Using the entries below, write out the line with "standard.sh (not shown)", the line with "- the smallest", and every line in between, exactly as each is written.
----- Exercise inputs
Background: an optimization exercise with open tools, aiming at small area and a short achievable clock period. Do not read the settings as production practice.
Only simulation tests tie the RTL to the original design; equivalence was not proved.
The clock port is modelled as an ideal driver; clocking choices that lean on that would not hold on a real chip.

Setup of build 75:
## fixed_point_field_packer
module fixed_point_field_packer #(
    parameter W_REGION = 4
) (
    input  wire                clk,
    input  wire                rst,           
    input  wire                req_valid,
    input  wire [31:0]         cmd,
    input  wire [63:0]         a,
    input  wire [63:0]         b,
    input  wire [63:0]         f_pt,
    input  wire [63:0]         f_eta,
    input  wire [63:0]         f_phi,
    input  wire [63:0]         f_hoe,
    input  wire [63:0]         f_hoeflag,
    input  wire [63:0]         f_iso,
    input  wire [63:0]         f_isoflag,
    input  wire [63:0]         f_fb,
    input  wire [63:0]         f_timing,
    input  wire [63:0]         f_shapeflag,
    input  wire [63:0]         f_brems,
    input  wire [W_REGION-1:0] f_region,
    output reg                 rsp_valid,
    output reg                 o_illegal,
    output wire [63:0]         o_word,
    output wire [W_REGION-1:0] o_region,
    output wire [64:0]         o_ival,
    output reg                 o_sign,
    output wire [63:0]         o_mag,
    output wire                o_ok,
    output wire [31:0]         o_fval,
    output wire [11:0]         d_pt,
    output wire [31:0]         d_ptfloat,
    output wire [15:0]         d_eta,
    output wire [15:0]         d_phi,
    output wire [15:0]         d_etatc,
    output wire [15:0]         d_phitc,
    output wire                d_etasign,
    output wire                d_phisign,
    output wire [6:0]          d_etamag,
    output wire [5:0]          d_phimag,
    output wire [3:0]          d_hoe,
  ...
export LEC_CHECK = 0
export ABC_AREA = 1
export CAP_MARGIN = 20
export CORE_AREA = 2.3 2.72 431.02 429.76
export DIE_AREA = 0 0 433.33 433.33
export PLACE_DENSITY = 0.35
export SLEW_MARGIN = 20
export TNS_END_PERCENT = 20
create_clock -name core_clock -period 180.0 [get_ports {clk}]
standard.sh (not shown) runs the stock make flow with config.mk's settings and CLKGATE_MAP_FILE= SYNTH_SCRIPT=/design/flow/synth_recipe.tcl, a recipe that flattens the netlist after the stock synthesis.
==> flow/flow/run.sh <==
#!/bin/bash
# Own layout flow: the standard flow, except
#  - technology mapping by ABC without its blanket up-sizing (flow/abc_area.script),
#  - the smallest buffer cell on the input and output ports,
#  - timing repair aiming at a shorter period than the clock's, so that only
#    the critical paths get larger cells.
# Each tool's output goes to a log of its own in this folder.
set -euo pipefail
here=$(pwd)
margin=129
rm -rf "$here/scripts_own"
cp -r "$FLOW_HOME/scripts" "$here/scripts_own"
cp "$here/flow/abc_area.script" "$here/scripts_own/abc_area.script"
bash standard.sh SCRIPTS_DIR="$here/scripts_own" synth > "$here/synth.log" 2>&1
bash standard.sh "BUFFER_PORTS_ARGS=-buffer_cell sky130_fd_sc_hd__buf_1" \
    "SETUP_SLACK_MARGIN=$margin" "PRE_CTS_TCL=$here/flow/pre_cts.tcl" "POST_CTS_TCL=$here/flow/post_cts.tcl" finish > "$here/layout.log" 2>&1
==> flow/flow/abc_area.script <==
strash
ifraig
scorr
dc2
strash
dch -f
map -B 0.9
topo
stime -c
==> flow/flow/post_cts.tcl <==
set_max_fanout 10000 [current_design]
==> flow/flow/pre_cts.tcl <==
set_max_fanout 8 [current_design]
Build 75 finished every step from synthesis to the final layout, and the layout passed the timing, design-rule and antenna checks.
----------
> **Completed task**:
standard.sh (not shown) runs the stock make flow with config.mk's settings and CLKGATE_MAP_FILE= SYNTH_SCRIPT=/design/flow/synth_recipe.tcl, a recipe that flattens the netlist after the stock synthesis.
==> flow/flow/run.sh <==
#!/bin/bash
# Own layout flow: the standard flow, except
#  - technology mapping by ABC without its blanket up-sizing (flow/abc_area.script),
#  - the smallest buffer cell on the input and output ports,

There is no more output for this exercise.